His body convulses once against the shackles, then goes utterly still. The ragged sobbing ceases.
The silence that follows is absolute and profound.
For a moment, nothing changes. Then, patterns begin to shift.
The purple-black necromantic tendril clinging to his chest dissolves into motes of dark energy that scatter on the wind.
The green-yellow Abjuration brand over his forehead flickers violently—its purpose thwarted—and then cracks with a soundless psychic snap. The energy dissipates.
The void-black threads woven into his core seem to recoil, then unravel into nothingness as the vessel that held them ceases to be.
His natural life-pattern—what little remained—simply winks out like a guttered candle. No feedback surge. No transfer of energy.
It is a clean termination.
I step back, wiping my blade on the frost-crusted grass before sheathing it. My headache pulses in time with my heartbeat. The cosmic calculus fades from my mind, leaving only the cold night and the weight of the action.
The obelisk continues to hum its low frequency, but now it feels… inert. The flawed graft remains, but its intended target is gone.
From the woods to the east, I hear a sudden, choked cry—not of pain, but of utter despair.
"ARRRRLEEEEN!"
It's Berko's voice.
He has found us.
I do not flee. I do not hide. The action was taken based on observable data and probabilistic outcomes. To run would imply guilt or error, neither of which applies. I sheathe my dagger and stand calmly beside the obelisk, facing the direction of the cry.
The sound of crashing undergrowth grows louder, frantic. Berko bursts from the treeline at the edge of the stone circle, his face a mask of terror-turned-agony. His eyes sweep the scene—the standing stones, me standing calmly, and finally, they lock onto his brother's limp form hanging from the obsidian spire.
He freezes for a heartbeat, his breath coming in ragged, visible puffs in the cold air. Then a raw, wounded sound tears from his throat.
"No… NO!"
He stumbles forward, his earlier fear completely burned away by grief and rage. He falls to his knees beside Arlen's body, his hands hovering over the fatal wound but not touching it, as if afraid to make it more real.

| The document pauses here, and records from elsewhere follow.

<file path="src/hw/mcr_pkg.sv">
// Package for the miscellaneous configuration register group.
// It assumes configuration accesses arrive as aligned dwords with byte enables.
package mcr_pkg;

  // Configuration dword addresses (byte offsets of the aligned dwords)
  localparam logic [7:0] MCR_DW_44 = 8'h44;
  localparam logic [7:0] MCR_DW_48 = 8'h48;
  localparam logic [7:0] MCR_DW_4C = 8'h4C;
  // Register byte offsets
  localparam logic [7:0] MCR_OFS_SEL_CTRL = 8'h46;
  localparam logic [7:0] MCR_OFS_STRAP = 8'h48;
  localparam logic [7:0] MCR_OFS_SERIRQ = 8'h4A;
  localparam logic [7:0] MCR_OFS_FREEZE = 8'h4C;

  // Reset values and writable masks
  localparam logic [15:0] MCR_SEL_CTRL_RST = 16'h0000;
  localparam logic [15:0] MCR_SEL_CTRL_WMASK = 16'h1E0F;
  localparam logic [15:0] MCR_STRAP_RST = 16'h0000;
  localparam logic [15:0] MCR_STRAP_WMASK = 16'h382C;
  localparam logic [7:0] MCR_SERIRQ_RST = 8'h10;
  localparam logic [7:0] MCR_SERIRQ_WMASK = 8'h7F;
  localparam logic [7:0] MCR_FREEZE_RST = 8'h00;
  localparam logic [7:0] MCR_FREEZE_WMASK = 8'h1F;

  // Chip select control fields
  localparam int MCR_SEL0_IO_BIT = 0;
  localparam int MCR_SEL0_MEM_BIT = 1;
  localparam int MCR_SEL1_IO_BIT = 2;
  localparam int MCR_SEL1_MEM_BIT = 3;
  localparam int MCR_IRQ12_LSB = 9;
  localparam int MCR_SEL0_UBM_BIT = 11;
  localparam int MCR_SEL1_UBM_BIT = 12;
  // Strap fields
  localparam int MCR_BIOS_BIT = 0;
  localparam int MCR_MUST_LOW_LSB = 2;
  localparam int MCR_MUST_HIGH_BIT = 5;
  localparam int MCR_LEGACY_PULL_BIT = 11;
  localparam int MCR_HOST_PULL_BIT = 12;
  localparam int MCR_DISK_PULL_BIT = 13;
  // Serial IRQ fields
  localparam int MCR_START_LEN_LSB = 0;
  localparam int MCR_FRAMES_LSB = 2;
  localparam int MCR_CONT_BIT = 6;
  // Freeze fields
  localparam int MCR_PIT_BIT = 0;
  localparam int MCR_RTC_BIT = 1;
  localparam int MCR_SIT_BIT = 3;
  localparam int MCR_PMT_BIT = 4;

  // Serial IRQ timing counts in clocks, and the base number of IRQ frames
  localparam logic [3:0] MCR_START_CLKS_0 = 4'h4;
  localparam logic [3:0] MCR_START_CLKS_1 = 4'h6;
  localparam logic [3:0] MCR_START_CLKS_2 = 4'h8;
  localparam logic [6:0] MCR_FRAME_BASE = 7'h11;
  localparam logic [1:0] MCR_FRAME_CLKS = 2'h3;
  localparam logic [3:0] MCR_STOP_CLKS = 4'h2;

  // IRQ12 pin definitions
  typedef enum logic [1:0] {
    MCR_PIN_IRQ12 = 2'h0,
    MCR_PIN_NONE = 2'h1,
    MCR_PIN_SMB_ALERT = 2'h2,
    MCR_PIN_USB_OC = 2'h3
  } mcr_pin_def_e;

  // Values latched at the rising edge of power good
  typedef struct packed {
    logic pull_en;
    logic must_low_hi;
    logic must_high;
  } mcr_strap_s;

  // Configuration access request
  typedef struct packed {
    logic wr;
    logic rd;
    logic [7:0] addr;
    logic [3:0] be;
    logic [31:0] wdata;
  } mcr_cfg_req_s;

endpackage

</file>
<file path="src/hw/mcr_strap_latch.sv">
// Strap latch: synchronises power good and strap pins, captures at release.
// Assumes the strap pins hold stable around the power-good rising edge.
`timescale 1ns/1ns
`default_nettype none
module mcr_strap_latch
  import mcr_pkg::*;
(
  input wire logic i_core_clk,
  input wire logic i_reset_n,
  input wire logic i_power_good,
  input wire mcr_pkg::mcr_strap_s i_strap_pins,
  output var mcr_pkg::mcr_strap_s o_strap,
  output logic o_capture
);
  import mcr_pkg::*;

  logic [2:0] pg_sync;
  logic pg_state;
  mcr_strap_s pin_s1;
  mcr_strap_s pin_s2;
  mcr_strap_s pin_s3;
  wire pg_agree = (pg_sync[1] == pg_sync[2]);
  wire next_capture = pg_agree & pg_sync[2] & ~pg_state;

  // Three-flop synchronisers; only stages two and three are compared
  always_ff @(posedge i_core_clk or negedge i_reset_n)
    if (!i_reset_n)
    begin
      pg_sync <= 3'h0;
      pin_s1 <= '0;
      pin_s2 <= '0;
      pin_s3 <= '0;
    end
    else
    begin
      pg_sync <= {pg_sync[1:0], i_power_good};
      pin_s1 <= i_strap_pins;
      pin_s2 <= pin_s1;
      pin_s3 <= pin_s2;
    end

  // Capture on the trailing edge of the power-good reset
  always_ff @(posedge i_core_clk or negedge i_reset_n)
    if (!i_reset_n)
    begin
      pg_state <= 1'b0;
      o_strap <= '0;
      o_capture <= 1'b0;
    end
    else
    begin
      if (pg_agree)
        pg_state <= pg_sync[2];
      o_capture <= next_capture;
      if (next_capture)
        o_strap <= pin_s3;
    end
endmodule
`default_nettype wire

</file>
<file path="src/hw/mcr_serirq_seq.sv">
// Serial IRQ cycle sequencer: start, IRQ frames, stop, restart.
// Assumes the slave start indication is already synchronous to the core clock.
`timescale 1ns/1ns
`default_nettype none
module mcr_serirq_seq
  import mcr_pkg::*;
(
  input wire logic i_core_clk,
  input wire logic i_reset_n,
  input wire logic [1:0] i_start_pulse_len,
  input wire logic [3:0] i_frames,
  input wire logic i_continuous_mode_sel,
  input wire logic i_slave_start,
  output logic o_serirq_out,
  output logic o_serirq_oe,
  output logic o_in_cycle
);
  import mcr_pkg::*;

  typedef enum logic [1:0] {S_IDLE, S_START, S_FRAMES, S_STOP} mcr_sirq_state_e;
  mcr_sirq_state_e state;
  logic [6:0] cnt;
  logic [1:0] sub;
  // Reserved length code is run as the longest pulse
  wire [3:0] start_clks = (i_start_pulse_len == 2'h0) ? MCR_START_CLKS_0 :
                          (i_start_pulse_len == 2'h1) ? MCR_START_CLKS_1 : MCR_START_CLKS_2;
  wire [6:0] frame_total = MCR_FRAME_BASE + {3'h0, i_frames};
  wire go = i_continuous_mode_sel | i_slave_start;

  // Drive low during start and stop; frames belong to the slaves
  assign o_serirq_out = 1'b0;
  assign o_serirq_oe = (state == S_START) | (state == S_STOP);
  assign o_in_cycle = (state != S_IDLE);

  always_ff @(posedge i_core_clk or negedge i_reset_n)
    if (!i_reset_n)
    begin
      state <= S_IDLE;
      cnt <= 7'h00;
      sub <= 2'h0;
    end
    else
    begin
      unique case (state)
        S_IDLE:
          if (go)
          begin
            state <= S_START;
            cnt <= 7'h01;
          end
        S_START:
          if (cnt == {3'h0, start_clks})
          begin
            state <= S_FRAMES;
            cnt <= 7'h01;
            sub <= 2'h1;
          end
          else
            cnt <= cnt + 7'h01;
        S_FRAMES:
          if (sub == MCR_FRAME_CLKS)
          begin
            sub <= 2'h1;
            if (cnt == frame_total)
            begin
              state <= S_STOP;
              cnt <= 7'h01;
            end
            else
              cnt <= cnt + 7'h01;
          end
          else
            sub <= sub + 2'h1;
        S_STOP:
          if (cnt == {3'h0, MCR_STOP_CLKS})
          begin
            // Continuous mode chains straight into the next start frame
            state <= i_continuous_mode_sel ? S_START : S_IDLE;
            cnt <= 7'h01;
          end
          else
            cnt <= cnt + 7'h01;
      endcase
    end
endmodule
`default_nettype wire

</file>
<file path="src/hw/mcr_regs.sv">
// Miscellaneous configuration register group: chip-select control, strap
// latch, serial IRQ control and probe-ready timer freeze.
// Assumes configuration cycles come synchronous to the core clock as dwords.
// Function
// - Select0 IO enable decodes IO monitor three
// - Select0 memory enable uses memory monitor one
// - Select1 IO enable decodes IO monitor four
// - Select1 memory enable uses memory monitor two
// - Space bits inert without pin function
// - Two-bit field defines IRQ12 pin use
// - Select0 upper mask drops address bits 10:8
// - Select1 upper mask drops address bits 10:8
// - Strap defaults latched at power-good release
// - BIOS strap bit routes ROM accesses
// - Pull enables default from speaker strap
// - Start pulse lasts four, six, eight clocks
// - Seventeen plus field three-clock IRQ frames
// - Continuous mode restarts after each stop
// - Quiet mode waits for slave start
// - Probe-ready freezes selected counters when enabled
// - Bit zero halts interval timers
// - Bit one halts clock-calendar counters
// - Bits three, four halt inactivity, PM timers
// - Freeze bit two is plain storage
`timescale 1ns/1ns
`default_nettype none
module mcr_regs
  import mcr_pkg::*;
(
  input wire logic i_core_clk,
  input wire logic i_reset_n,
  // Configuration access
  input wire mcr_pkg::mcr_cfg_req_s i_cfg,
  output logic [31:0] o_cfg_rdata,
  // Pin-function selections from the pin-function registers
  input wire logic i_sel0_pin_function_reg,
  input wire logic i_sel1_pin_function_reg,
  input wire logic i_probe_pin_function_reg,
  // Cycle being decoded
  input wire logic i_io_cycle,
  input wire logic i_mem_cycle,
  input wire logic [15:0] i_io_addr,
  input wire logic [15:0] i_io_range3_base,
  input wire logic [7:0] i_io_range3_mask,
  input wire logic [15:0] i_io_range4_base,
  input wire logic [7:0] i_io_range4_mask,
  input wire logic i_mem_range1_hit,
  input wire logic i_mem_range2_hit,
  output logic o_periph_select_zero_n,
  output logic o_periph_select_one_n,
  output logic o_claim_to_isa,
  // IRQ12 pin
  input wire logic i_irq12_pin,
  output logic o_irq12_req,
  output logic o_irq12_pin_used,
  output logic o_smbus_alert_n,
  output logic o_usb_overcurrent_one_n,
  // Straps
  input wire logic i_power_good,
  input wire logic i_speaker_strap_pin,
  input wire logic i_rom_keyboard_select_n,
  input wire logic i_channel_ready_pin,
  input wire logic i_bios_route_pin,
  output logic o_rom_to_isa,
  output logic o_legacy_bus_pull_en,
  output logic o_host_bus_pull_en,
  output logic o_disk_bus_pull_en,
  // Serial IRQ
  input wire logic i_serirq_slave_start,
  output logic o_serirq_out,
  output logic o_serirq_oe,
  output logic o_serirq_active,
  // Probe-ready freezes
  input wire logic i_probe_ready,
  output logic o_interval_timer_halt,
  output logic o_clock_calendar_halt,
  output logic o_inactivity_timer_halt,
  output logic o_pm_timer_halt
);
  import mcr_pkg::*;

  localparam int SYNC_N = 3;

  logic [15:0] sel_ctrl;
  logic [15:0] strap_reg;
  logic [7:0] serirq_ctrl;
  logic [7:0] freeze;
  mcr_strap_s strap_val;
  logic strap_capture;

  // Pin inputs: three flops; a change is taken once stages two and three agree
  logic [SYNC_N-1:0] pin_raw;
  logic [SYNC_N-1:0] pin_s1;
  logic [SYNC_N-1:0] pin_s2;
  logic [SYNC_N-1:0] pin_s3;
  logic [SYNC_N-1:0] pin_q;
  assign pin_raw = {i_bios_route_pin, i_probe_ready, i_irq12_pin};

  genvar gi;
  generate
    for (gi = 0; gi < SYNC_N; gi++)
    begin : g_sync
      // Stage one feeds stage two only, so no logic sees a metastable value
      always_ff @(posedge i_core_clk or negedge i_reset_n)
        if (!i_reset_n)
        begin
          pin_s1[gi] <= 1'b0;
          pin_s2[gi] <= 1'b0;
          pin_s3[gi] <= 1'b0;
          pin_q[gi] <= 1'b0;
        end
        else
        begin
          pin_s1[gi] <= pin_raw[gi];
          pin_s2[gi] <= pin_s1[gi];
          pin_s3[gi] <= pin_s2[gi];
          if (pin_s2[gi] == pin_s3[gi])
            pin_q[gi] <= pin_s3[gi];
        end
    end
  endgenerate

  wire irq12_q = pin_q[0];
  wire probe_q = pin_q[1];
  wire bios_q = pin_q[2];

  // Strap capture at the rising edge of power good
  mcr_strap_latch u_strap (
    .i_core_clk(i_core_clk),
    .i_reset_n(i_reset_n),
    .i_power_good(i_power_good),
    .i_strap_pins({i_speaker_strap_pin, i_rom_keyboard_select_n, i_channel_ready_pin}),
    .o_strap(strap_val),
    .o_capture(strap_capture)
  );

  // Address decode of the dword and its byte lanes
  wire hit_44 = (i_cfg.addr[7:2] == MCR_DW_44[7:2]);
  wire hit_48 = (i_cfg.addr[7:2] == MCR_DW_48[7:2]);
  wire hit_4c = (i_cfg.addr[7:2] == MCR_DW_4C[7:2]);
  wire wr_44 = i_cfg.wr & hit_44;
  wire wr_48 = i_cfg.wr & hit_48;
  wire wr_4c = i_cfg.wr & hit_4c;
  wire [15:0] be_sel = {{8{i_cfg.be[3]}}, {8{i_cfg.be[2]}}};
  wire [15:0] be_lo = {{8{i_cfg.be[1]}}, {8{i_cfg.be[0]}}};

  // Write merge: only enabled lanes and writable bits change
  wire [15:0] sel_wmask = be_sel & MCR_SEL_CTRL_WMASK;
  wire [15:0] next_sel_ctrl = (sel_ctrl & ~sel_wmask) | (i_cfg.wdata[31:16] & sel_wmask);
  wire [15:0] strap_wmask = be_lo & MCR_STRAP_WMASK;
  wire [15:0] next_strap_wr = (strap_reg & ~strap_wmask) | (i_cfg.wdata[15:0] & strap_wmask);
  wire [7:0] sirq_wmask = {8{i_cfg.be[2]}} & MCR_SERIRQ_WMASK;
  wire [7:0] next_serirq = (serirq_ctrl & ~sirq_wmask) | (i_cfg.wdata[23:16] & sirq_wmask);
  wire [7:0] frz_wmask = {8{i_cfg.be[0]}} & MCR_FREEZE_WMASK;
  wire [7:0] next_freeze = (freeze & ~frz_wmask) | (i_cfg.wdata[7:0] & frz_wmask);

  // Strap latch values land in their fields; capture wins over a write
  logic [15:0] strap_load;
  always_comb
  begin
    strap_load = next_strap_wr;
    strap_load[MCR_MUST_LOW_LSB+1] = strap_val.must_low_hi;
    strap_load[MCR_MUST_LOW_LSB] = 1'b0;
    strap_load[MCR_MUST_HIGH_BIT] = strap_val.must_high;
    strap_load[MCR_LEGACY_PULL_BIT] = strap_val.pull_en;
    strap_load[MCR_HOST_PULL_BIT] = strap_val.pull_en;
    strap_load[MCR_DISK_PULL_BIT] = strap_val.pull_en;
  end

  // Chip-select and strap registers
  always_ff @(posedge i_core_clk or negedge i_reset_n)
    if (!i_reset_n)
    begin
      sel_ctrl <= MCR_SEL_CTRL_RST;
      strap_reg <= MCR_STRAP_RST;
    end
    else
    begin
      if (wr_44)
        sel_ctrl <= next_sel_ctrl;
      if (strap_capture)
        strap_reg <= strap_load;
      else if (wr_48)
        strap_reg <= next_strap_wr;
    end

  // Serial IRQ control and freeze registers
  always_ff @(posedge i_core_clk or negedge i_reset_n)
    if (!i_reset_n)
    begin
      serirq_ctrl <= MCR_SERIRQ_RST;
      freeze <= MCR_FREEZE_RST;
    end
    else
    begin
      if (wr_48)
        serirq_ctrl <= next_serirq;
      if (wr_4c)
        freeze <= next_freeze;
    end

  // Read data: bit 0 of the strap register shows the live pin, not storage
  logic [15:0] strap_rd;
  always_comb
  begin
    strap_rd = strap_reg;
    strap_rd[MCR_BIOS_BIT] = bios_q;
  end
  wire [31:0] rd_mux = hit_44 ? {sel_ctrl, 16'h0000} :
                       hit_48 ? {8'h00, serirq_ctrl, strap_rd} :
                       hit_4c ? {24'h00_0000, freeze} : 32'h0000_0000;

  // Read data is registered so the answer follows the read by one clock
  always_ff @(posedge i_core_clk or negedge i_reset_n)
    if (!i_reset_n)
      o_cfg_rdata <= 32'h0000_0000;
    else if (i_cfg.rd)
      o_cfg_rdata <= rd_mux;

  // IO range compare; upper mask widens the mask into bits 10:8
  wire [15:0] mask3 = {5'h00, {3{sel_ctrl[MCR_SEL0_UBM_BIT]}}, i_io_range3_mask};
  wire [15:0] mask4 = {5'h00, {3{sel_ctrl[MCR_SEL1_UBM_BIT]}}, i_io_range4_mask};
  wire io3_hit = (((i_io_addr ^ i_io_range3_base) & ~mask3) == 16'h0000);
  wire io4_hit = (((i_io_addr ^ i_io_range4_base) & ~mask4) == 16'h0000);

  // Space bits only matter when the pin carries the select function
  wire sel0_io = i_sel0_pin_function_reg & sel_ctrl[MCR_SEL0_IO_BIT] & i_io_cycle & io3_hit;
  wire sel0_mem = i_sel0_pin_function_reg & sel_ctrl[MCR_SEL0_MEM_BIT] & i_mem_cycle & i_mem_range1_hit;
  wire sel1_io = i_sel1_pin_function_reg & sel_ctrl[MCR_SEL1_IO_BIT] & i_io_cycle & io4_hit;
  wire sel1_mem = i_sel1_pin_function_reg & sel_ctrl[MCR_SEL1_MEM_BIT] & i_mem_cycle & i_mem_range2_hit;

  // Selects are registered: one clock after the decoded cycle
  always_ff @(posedge i_core_clk or negedge i_reset_n)
    if (!i_reset_n)
    begin
      o_periph_select_zero_n <= 1'b1;
      o_periph_select_one_n <= 1'b1;
      o_claim_to_isa <= 1'b0;
    end
    else
    begin
      o_periph_select_zero_n <= ~(sel0_io | sel0_mem);
      o_periph_select_one_n <= ~(sel1_io | sel1_mem);
      o_claim_to_isa <= sel0_io | sel0_mem | sel1_io | sel1_mem;
    end

  // IRQ12 pin steering; unused destinations sit at their idle level
  mcr_pin_def_e pin_def;
  assign pin_def = mcr_pin_def_e'(sel_ctrl[MCR_IRQ12_LSB+1:MCR_IRQ12_LSB]);
  always_ff @(posedge i_core_clk or negedge i_reset_n)
    if (!i_reset_n)
    begin
      o_irq12_req <= 1'b0;
      o_irq12_pin_used <= 1'b1;
      o_smbus_alert_n <= 1'b1;
      o_usb_overcurrent_one_n <= 1'b1;
    end
    else
    begin
      o_irq12_req <= (pin_def == MCR_PIN_IRQ12) & irq12_q;
      o_irq12_pin_used <= (pin_def != MCR_PIN_NONE);
      o_smbus_alert_n <= ~((pin_def == MCR_PIN_SMB_ALERT) & ~irq12_q);
      o_usb_overcurrent_one_n <= ~((pin_def == MCR_PIN_USB_OC) & ~irq12_q);
    end

  // Strap-driven controls
  assign o_rom_to_isa = bios_q;
  assign o_legacy_bus_pull_en = strap_reg[MCR_LEGACY_PULL_BIT];
  assign o_host_bus_pull_en = strap_reg[MCR_HOST_PULL_BIT];
  assign o_disk_bus_pull_en = strap_reg[MCR_DISK_PULL_BIT];

  // Serial IRQ cycle sequencing
  mcr_serirq_seq u_serirq (
    .i_core_clk(i_core_clk),
    .i_reset_n(i_reset_n),
    .i_start_pulse_len(serirq_ctrl[MCR_START_LEN_LSB+1:MCR_START_LEN_LSB]),
    .i_frames(serirq_ctrl[MCR_FRAMES_LSB+3:MCR_FRAMES_LSB]),
    .i_continuous_mode_sel(serirq_ctrl[MCR_CONT_BIT]),
    .i_slave_start(i_serirq_slave_start),
    .o_serirq_out(o_serirq_out),
    .o_serirq_oe(o_serirq_oe),
    .o_in_cycle(o_serirq_active)
  );

  // Freezes apply only while probe-ready is active and its pin function chosen
  wire frz_on = i_probe_pin_function_reg & probe_q;
  assign o_interval_timer_halt = frz_on & freeze[MCR_PIT_BIT];
  assign o_clock_calendar_halt = frz_on & freeze[MCR_RTC_BIT];
  assign o_inactivity_timer_halt = frz_on & freeze[MCR_SIT_BIT];
  assign o_pm_timer_halt = frz_on & freeze[MCR_PMT_BIT];

endmodule
`default_nettype wire

</file>
<file path="config.mk">
export PLATFORM = sky130hd
export DESIGN_NAME = mcr_regs
export DESIGN_NICKNAME = d
export VERILOG_FILES = /design/src/hw/mcr_pkg.sv /design/src/hw/mcr_strap_latch.sv /design/src/hw/mcr_serirq_seq.sv /design/src/hw/mcr_regs.sv
export SDC_FILE = /design/constraint.sdc
export NUM_CORES = 1
export LEC_CHECK = 0
export CORE_UTILIZATION = 42
export DETAILED_ROUTE_END_ITERATION = 10
export DONT_BUFFER_PORTS = 1
export GPL_TIMING_DRIVEN = 1
export PLACE_DENSITY = 0.67
export SLEW_MARGIN = 5
export SYNTH_ARGS = -nofsm -noshare
export SYNTH_HDL_FRONTEND = slang
export SYNTH_SLANG_ARGS = --single-unit
</file>
<file path="constraint.sdc">
create_clock -name i_core_clk -period 2.22 [get_ports i_core_clk]
set_input_delay 0.111 -clock i_core_clk [delete_from_list [all_inputs] [get_ports i_core_clk]]
set_output_delay 0.111 -clock i_core_clk [all_outputs]
set_load 0.005 [all_outputs]
</file>
==> impl_metrics.env, run 1 <==
export IMPL_start_kind="register"
export IMPL_drtPass1Iterations=4
export IMPL_track_usage=0.194
export IMPL_die_y_um=105
export IMPL_path_cells="ha_4 > xor2_1 > a2111oi_4 > o221ai_4 > a211oi_2 > mux2_1"
export IMPL_cts_tree="built"
export IMPL_synth_edff_count=0
export IMPL_synth_cells=393
export IMPL_drv_cap=0
export IMPL_fmax_mhz=479
export IMPL_powerDensity_nw_per_um2=815
export IMPL_hold_slack_ns=-0.561
export IMPL_p_leak_nw=2.18
export IMPL_avgRoutedWirePerCell_um=18.0
export IMPL_path_buf_inv=0
export IMPL_io_pins=177
export IMPL_insertion_delay_ns=0.36
export IMPL_grt_pass1_wl_um=16400
export IMPL_postCtsHoldBufs=32
export IMPL_cts_sinks=93
export IMPL_finClkSkew_ns=0.00539
export IMPL_ys_types=62
export IMPL_overflow=0
export IMPL_critical_path_max_fanout=3
export IMPL_layout_commonest_cell="dfrtp_1"
export IMPL_cts_made_buffers=9
export IMPL_yosysWarnings=0
export IMPL_async_reset_ff_frac=1.00
export IMPL_preCtsSetupSlack_ns=-0.0181
export IMPL_drtIter0Drc=204
export IMPL_period_minus_slack_ns=2.09
export IMPL_critical_path_class="register to register"
export IMPL_drive_gt1_frac=0.158
export IMPL_clock_path_buffers=2
export IMPL_min_path_type="input pin to asynchronous set/reset pin"
export IMPL_required_ns=2.47
export IMPL_dpl_hpwl_um=7310
export IMPL_clk_pin_slew_ns=0.10
export IMPL_cpPeakStageDelay_ns=0.42
export IMPL_avgSynthCellArea_um2=11.4
export IMPL_cts_root_buffer="clkbuf_8"
export IMPL_design_die_area_um2=11100
export IMPL_layout_nets=564
export IMPL_regArea_um2=2330
export IMPL_finalWeightedCongestion=0.774
export IMPL_crit_family="compound AO/OA/AOI/OAI gates"
export IMPL_rsz0062_at_grt="false"
export IMPL_wl_um=10200
export IMPL_core_um2=10300
export IMPL_grt_pass1_vias=3218
export IMPL_place_inst=519
export IMPL_synth_seq_area_share=0.521
export IMPL_synth_area_um2=4480
export IMPL_grt_antenna_before_repair=1
export IMPL_slowest_stage="dfrtp_1"
export IMPL_ys_flop_type="dfrtp_1"
export IMPL_htreeDepth=3
export IMPL_endpoint_kind="register"
export IMPL_final_cell_mix="87 x dfrtp_1, 31 x dlygate4sd3_1, 25 x inv_1, 25 x mux2_2"
export IMPL_via_per_inst=5.39
export IMPL_grt_max_degree=94
export IMPL_final_cells=568
export IMPL_drc=0
export IMPL_rows=37
export IMPL_finalCritPeriodShare=0.940
export IMPL_die_w_um=105
export IMPL_irDropWorstVdd_uv=470
export IMPL_arrival_ns=2.33
export IMPL_ys_seq_elements=93
export IMPL_route_vias_total=3059
export IMPL_status="complete, but fails checks"
export IMPL_port_buffers=0
export IMPL_violations="hold timing"
export IMPL_setup_viol=0
export IMPL_fill_cells=926
export IMPL_ant_nets=0
export IMPL_synthToLayoutAreaGrowth_pct=14.0
export IMPL_initial_utilization=0.434
export IMPL_report_final_slew_viol_count=0
export IMPL_multiInputGateArea_um2=1960
export IMPL_fin_ws_ns=0.134
export IMPL_hold_violations=93
## power breakdown
part / switching, W / internal, W
registers: 0.000192 / 0.00188
logic: 0.000539 / 0.000504
clock network: 0.000621 / 0.000425
total: 0.00135 / 0.00281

"Arlen… brother…" he sobs. Then his head whips toward me. His eyes are wide, red-rimmed pools of hatred and confusion.
"You!" he snarls, scrambling to his feet. He looks around wildly for his dropped bow, doesn't see it, and instead grabs a jagged rock from the ground, holding it like a club. "You killed him! You said you'd help! YOU KILLED HIM!"
His aura is a violent storm of red rage and black despair. He is no trained warrior; he is a grieving peasant with a rock. But grief can make even the frail dangerous.
He takes a threatening step toward me, tears streaming down his grimy face. "Why?! WHY WOULD YOU DO THAT?!"
I watch him dispassionately for a moment before speaking.
"The ritual had corrupted his fundamental pattern," I explain flatly. "He was bound as a metaphysical lock to this obelisk. His life force was threaded with void-energy intended to feed an extradimensional entity referred to as 'The Dreamer.' Freeing him carried a high probability of triggering the lock and completing their ritual, using his death to strengthen their gateway."
I gesture toward Arlen's now-still form.
"This was the optimal path to sever all connections cleanly and deny them their resource."
Berko stares at me as if I'm speaking gibberish. The words about patterns and voids and gateways mean nothing to him. All he hears are excuses.
"He was my BROTHER!" he screams, spittle flying from his lips. "He was ALIVE! You just… you just murdered him! You're no better than they are!" He raises the rock higher.